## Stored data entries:
▽

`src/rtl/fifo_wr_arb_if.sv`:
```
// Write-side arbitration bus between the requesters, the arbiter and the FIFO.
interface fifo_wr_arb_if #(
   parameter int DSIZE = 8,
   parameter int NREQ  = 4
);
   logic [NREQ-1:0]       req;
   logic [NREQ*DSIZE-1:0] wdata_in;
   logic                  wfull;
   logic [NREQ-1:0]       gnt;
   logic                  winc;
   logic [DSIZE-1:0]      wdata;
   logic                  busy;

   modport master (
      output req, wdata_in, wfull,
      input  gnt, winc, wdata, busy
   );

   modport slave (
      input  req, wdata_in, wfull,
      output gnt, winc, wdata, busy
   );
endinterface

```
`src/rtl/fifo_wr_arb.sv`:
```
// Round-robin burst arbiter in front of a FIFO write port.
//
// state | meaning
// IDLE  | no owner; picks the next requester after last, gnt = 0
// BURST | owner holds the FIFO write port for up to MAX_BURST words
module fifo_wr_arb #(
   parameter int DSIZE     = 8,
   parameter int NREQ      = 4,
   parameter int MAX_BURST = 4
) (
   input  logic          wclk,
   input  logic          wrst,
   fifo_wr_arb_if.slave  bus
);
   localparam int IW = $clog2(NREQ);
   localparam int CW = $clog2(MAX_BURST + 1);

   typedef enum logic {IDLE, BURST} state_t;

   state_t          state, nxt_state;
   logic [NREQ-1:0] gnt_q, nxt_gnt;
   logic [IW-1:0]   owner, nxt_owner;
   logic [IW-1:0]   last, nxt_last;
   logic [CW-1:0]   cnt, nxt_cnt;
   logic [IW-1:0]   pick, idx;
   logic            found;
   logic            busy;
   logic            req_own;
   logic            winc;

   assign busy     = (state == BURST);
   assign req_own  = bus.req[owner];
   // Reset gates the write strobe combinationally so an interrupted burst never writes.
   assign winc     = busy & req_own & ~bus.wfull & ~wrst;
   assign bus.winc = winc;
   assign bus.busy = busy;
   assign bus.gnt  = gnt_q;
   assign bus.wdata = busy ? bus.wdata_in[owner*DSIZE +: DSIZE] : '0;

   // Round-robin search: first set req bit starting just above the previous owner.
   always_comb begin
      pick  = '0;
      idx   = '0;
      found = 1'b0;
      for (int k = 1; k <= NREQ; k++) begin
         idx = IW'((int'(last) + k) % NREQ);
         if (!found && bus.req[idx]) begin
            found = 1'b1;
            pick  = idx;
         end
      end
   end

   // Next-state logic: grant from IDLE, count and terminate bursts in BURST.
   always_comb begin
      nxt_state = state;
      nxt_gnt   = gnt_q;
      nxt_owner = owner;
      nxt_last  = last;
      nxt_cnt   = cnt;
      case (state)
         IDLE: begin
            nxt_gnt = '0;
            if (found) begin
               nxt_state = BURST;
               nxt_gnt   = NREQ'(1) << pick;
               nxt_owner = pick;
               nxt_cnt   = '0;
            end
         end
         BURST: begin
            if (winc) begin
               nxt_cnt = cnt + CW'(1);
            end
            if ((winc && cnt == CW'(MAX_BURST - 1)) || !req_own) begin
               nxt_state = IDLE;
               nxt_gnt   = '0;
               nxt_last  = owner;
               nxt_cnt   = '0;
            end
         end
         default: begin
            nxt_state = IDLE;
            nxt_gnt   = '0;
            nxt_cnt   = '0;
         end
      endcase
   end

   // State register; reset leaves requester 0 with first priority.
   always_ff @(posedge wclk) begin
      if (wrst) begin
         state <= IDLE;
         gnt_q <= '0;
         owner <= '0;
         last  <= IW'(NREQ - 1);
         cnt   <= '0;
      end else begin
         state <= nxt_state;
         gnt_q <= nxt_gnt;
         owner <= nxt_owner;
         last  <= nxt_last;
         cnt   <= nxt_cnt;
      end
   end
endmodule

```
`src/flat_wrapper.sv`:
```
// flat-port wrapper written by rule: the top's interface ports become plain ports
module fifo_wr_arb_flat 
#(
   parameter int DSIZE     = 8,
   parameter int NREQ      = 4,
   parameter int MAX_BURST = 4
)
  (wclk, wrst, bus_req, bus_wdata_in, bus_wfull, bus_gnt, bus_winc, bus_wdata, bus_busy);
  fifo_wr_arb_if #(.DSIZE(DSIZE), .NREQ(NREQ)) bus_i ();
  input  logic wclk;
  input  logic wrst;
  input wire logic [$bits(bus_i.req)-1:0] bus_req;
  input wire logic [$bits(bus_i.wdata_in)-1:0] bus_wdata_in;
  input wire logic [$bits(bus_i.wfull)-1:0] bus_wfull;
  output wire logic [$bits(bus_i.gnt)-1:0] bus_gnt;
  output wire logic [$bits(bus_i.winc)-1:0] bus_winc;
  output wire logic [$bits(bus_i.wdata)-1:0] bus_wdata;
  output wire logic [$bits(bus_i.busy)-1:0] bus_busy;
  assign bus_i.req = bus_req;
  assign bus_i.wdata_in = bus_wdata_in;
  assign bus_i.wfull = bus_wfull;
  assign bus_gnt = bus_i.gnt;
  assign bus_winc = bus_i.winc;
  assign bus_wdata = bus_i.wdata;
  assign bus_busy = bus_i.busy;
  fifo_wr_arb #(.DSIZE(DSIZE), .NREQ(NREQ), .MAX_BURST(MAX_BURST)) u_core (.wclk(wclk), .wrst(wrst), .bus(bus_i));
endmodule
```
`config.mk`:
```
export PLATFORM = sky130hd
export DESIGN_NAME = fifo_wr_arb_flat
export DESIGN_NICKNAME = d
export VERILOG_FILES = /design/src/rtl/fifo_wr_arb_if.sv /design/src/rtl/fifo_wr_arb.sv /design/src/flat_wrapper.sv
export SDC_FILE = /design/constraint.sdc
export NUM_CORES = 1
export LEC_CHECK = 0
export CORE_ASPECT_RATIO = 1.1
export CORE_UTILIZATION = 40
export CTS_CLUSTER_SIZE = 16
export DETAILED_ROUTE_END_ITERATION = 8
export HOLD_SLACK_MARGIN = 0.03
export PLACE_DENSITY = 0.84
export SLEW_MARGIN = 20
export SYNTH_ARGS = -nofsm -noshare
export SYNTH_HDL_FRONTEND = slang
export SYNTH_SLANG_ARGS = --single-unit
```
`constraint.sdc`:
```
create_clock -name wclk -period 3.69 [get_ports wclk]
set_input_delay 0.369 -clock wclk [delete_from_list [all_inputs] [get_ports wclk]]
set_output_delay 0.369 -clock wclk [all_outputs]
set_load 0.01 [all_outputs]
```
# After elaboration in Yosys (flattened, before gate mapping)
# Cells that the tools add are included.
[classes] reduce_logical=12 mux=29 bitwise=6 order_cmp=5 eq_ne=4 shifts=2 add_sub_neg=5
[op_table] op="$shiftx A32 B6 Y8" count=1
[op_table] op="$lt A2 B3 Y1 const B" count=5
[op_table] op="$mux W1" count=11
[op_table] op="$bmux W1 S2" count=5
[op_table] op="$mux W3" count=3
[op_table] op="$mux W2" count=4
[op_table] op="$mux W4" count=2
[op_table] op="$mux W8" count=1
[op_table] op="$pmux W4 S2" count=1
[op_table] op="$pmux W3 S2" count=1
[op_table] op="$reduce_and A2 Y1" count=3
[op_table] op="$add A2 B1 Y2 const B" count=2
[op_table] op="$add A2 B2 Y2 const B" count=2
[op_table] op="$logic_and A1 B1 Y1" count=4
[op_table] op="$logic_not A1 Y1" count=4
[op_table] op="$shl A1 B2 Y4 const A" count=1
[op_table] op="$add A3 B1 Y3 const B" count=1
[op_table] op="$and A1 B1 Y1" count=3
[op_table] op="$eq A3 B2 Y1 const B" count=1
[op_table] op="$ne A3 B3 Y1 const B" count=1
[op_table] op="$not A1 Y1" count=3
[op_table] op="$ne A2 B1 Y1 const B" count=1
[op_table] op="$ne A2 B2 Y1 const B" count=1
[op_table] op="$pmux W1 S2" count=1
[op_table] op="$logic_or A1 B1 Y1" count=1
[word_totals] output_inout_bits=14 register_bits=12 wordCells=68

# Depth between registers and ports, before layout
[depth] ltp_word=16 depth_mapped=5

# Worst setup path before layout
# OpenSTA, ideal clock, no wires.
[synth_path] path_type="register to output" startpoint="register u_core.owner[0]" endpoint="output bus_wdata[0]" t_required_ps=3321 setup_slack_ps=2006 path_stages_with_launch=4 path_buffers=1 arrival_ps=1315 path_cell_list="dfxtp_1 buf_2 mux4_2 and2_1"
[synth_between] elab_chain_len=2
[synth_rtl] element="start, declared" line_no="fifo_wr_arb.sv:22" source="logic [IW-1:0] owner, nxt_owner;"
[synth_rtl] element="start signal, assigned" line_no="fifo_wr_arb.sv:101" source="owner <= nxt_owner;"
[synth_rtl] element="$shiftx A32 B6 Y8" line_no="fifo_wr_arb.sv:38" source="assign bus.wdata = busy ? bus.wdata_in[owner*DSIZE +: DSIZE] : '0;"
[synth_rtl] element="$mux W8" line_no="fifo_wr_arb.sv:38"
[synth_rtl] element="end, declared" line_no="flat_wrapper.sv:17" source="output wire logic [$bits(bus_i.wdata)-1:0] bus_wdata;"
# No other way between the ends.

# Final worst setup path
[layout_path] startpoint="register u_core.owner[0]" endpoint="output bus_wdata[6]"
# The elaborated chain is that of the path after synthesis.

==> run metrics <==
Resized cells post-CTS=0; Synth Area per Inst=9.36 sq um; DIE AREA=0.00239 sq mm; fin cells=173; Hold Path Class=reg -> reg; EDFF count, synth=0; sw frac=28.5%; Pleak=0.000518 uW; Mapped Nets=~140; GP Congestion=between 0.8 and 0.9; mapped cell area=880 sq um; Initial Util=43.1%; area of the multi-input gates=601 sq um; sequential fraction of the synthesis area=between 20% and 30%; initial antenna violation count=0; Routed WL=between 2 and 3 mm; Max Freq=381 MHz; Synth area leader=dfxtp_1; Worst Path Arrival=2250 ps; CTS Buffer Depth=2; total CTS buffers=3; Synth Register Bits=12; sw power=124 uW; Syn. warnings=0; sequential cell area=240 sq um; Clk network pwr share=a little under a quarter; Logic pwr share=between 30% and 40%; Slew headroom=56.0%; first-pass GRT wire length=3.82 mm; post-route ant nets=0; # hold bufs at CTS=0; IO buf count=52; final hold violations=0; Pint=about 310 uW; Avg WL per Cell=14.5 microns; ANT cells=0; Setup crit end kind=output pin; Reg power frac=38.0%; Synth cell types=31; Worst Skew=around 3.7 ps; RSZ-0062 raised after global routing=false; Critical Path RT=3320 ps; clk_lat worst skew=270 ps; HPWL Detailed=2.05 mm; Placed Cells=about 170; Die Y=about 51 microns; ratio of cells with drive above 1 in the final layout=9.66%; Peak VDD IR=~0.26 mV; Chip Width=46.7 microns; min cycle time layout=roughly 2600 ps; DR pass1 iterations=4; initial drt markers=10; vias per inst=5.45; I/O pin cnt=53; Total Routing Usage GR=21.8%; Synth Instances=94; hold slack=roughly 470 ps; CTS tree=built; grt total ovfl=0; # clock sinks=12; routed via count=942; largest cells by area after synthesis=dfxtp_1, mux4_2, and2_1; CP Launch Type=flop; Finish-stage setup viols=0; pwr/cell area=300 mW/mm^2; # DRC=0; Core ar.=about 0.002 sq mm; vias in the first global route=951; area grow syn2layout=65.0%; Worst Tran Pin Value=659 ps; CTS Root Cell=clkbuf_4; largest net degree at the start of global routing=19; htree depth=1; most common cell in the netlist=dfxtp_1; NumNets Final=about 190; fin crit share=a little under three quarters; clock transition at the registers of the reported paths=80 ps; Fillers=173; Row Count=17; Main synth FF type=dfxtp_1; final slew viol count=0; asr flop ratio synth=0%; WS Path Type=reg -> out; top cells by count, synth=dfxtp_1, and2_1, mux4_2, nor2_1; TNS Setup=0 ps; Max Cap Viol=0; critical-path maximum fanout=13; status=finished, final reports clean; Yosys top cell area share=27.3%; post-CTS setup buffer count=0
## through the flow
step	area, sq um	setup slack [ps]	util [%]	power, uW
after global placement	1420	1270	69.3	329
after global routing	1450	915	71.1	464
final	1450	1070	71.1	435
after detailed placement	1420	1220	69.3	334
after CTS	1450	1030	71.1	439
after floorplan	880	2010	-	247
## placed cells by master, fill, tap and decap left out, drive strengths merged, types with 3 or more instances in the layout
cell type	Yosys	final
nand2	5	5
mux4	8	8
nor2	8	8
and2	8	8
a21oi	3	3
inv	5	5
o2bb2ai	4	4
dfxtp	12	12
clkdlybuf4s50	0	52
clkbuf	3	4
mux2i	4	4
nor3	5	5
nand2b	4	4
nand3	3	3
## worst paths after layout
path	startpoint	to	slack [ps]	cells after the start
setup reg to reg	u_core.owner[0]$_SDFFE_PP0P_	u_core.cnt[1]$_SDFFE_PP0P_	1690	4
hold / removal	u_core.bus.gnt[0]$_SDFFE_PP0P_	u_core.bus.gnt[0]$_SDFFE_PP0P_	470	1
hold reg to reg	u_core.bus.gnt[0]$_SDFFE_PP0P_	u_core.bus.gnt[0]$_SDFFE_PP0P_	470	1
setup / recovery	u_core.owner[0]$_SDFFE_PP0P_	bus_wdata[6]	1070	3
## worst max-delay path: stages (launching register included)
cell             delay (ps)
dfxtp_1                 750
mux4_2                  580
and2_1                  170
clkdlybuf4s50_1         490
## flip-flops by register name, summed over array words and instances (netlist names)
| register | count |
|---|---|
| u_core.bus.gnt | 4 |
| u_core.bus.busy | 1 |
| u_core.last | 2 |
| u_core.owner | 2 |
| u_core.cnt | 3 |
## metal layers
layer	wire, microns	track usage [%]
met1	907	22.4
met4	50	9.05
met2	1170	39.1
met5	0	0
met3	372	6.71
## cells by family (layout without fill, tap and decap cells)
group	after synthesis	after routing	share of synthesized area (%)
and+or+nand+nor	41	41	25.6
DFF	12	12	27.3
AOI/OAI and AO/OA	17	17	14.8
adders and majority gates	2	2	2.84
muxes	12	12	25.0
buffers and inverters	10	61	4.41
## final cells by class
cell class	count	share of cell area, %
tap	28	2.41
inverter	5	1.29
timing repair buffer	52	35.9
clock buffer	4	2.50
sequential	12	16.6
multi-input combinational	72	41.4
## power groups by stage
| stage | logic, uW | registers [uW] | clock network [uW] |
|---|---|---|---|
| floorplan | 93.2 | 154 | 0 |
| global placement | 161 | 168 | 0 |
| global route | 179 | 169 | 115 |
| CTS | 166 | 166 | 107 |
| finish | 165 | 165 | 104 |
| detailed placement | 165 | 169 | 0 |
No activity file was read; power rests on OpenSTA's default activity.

△

## WHAT YOU WILL DO:
Considering only the data above, return the lines in which "OpenSTA" occurs.

## RESPONSE:
# OpenSTA, ideal clock, no wires.
No activity file was read; power rests on OpenSTA's default activity.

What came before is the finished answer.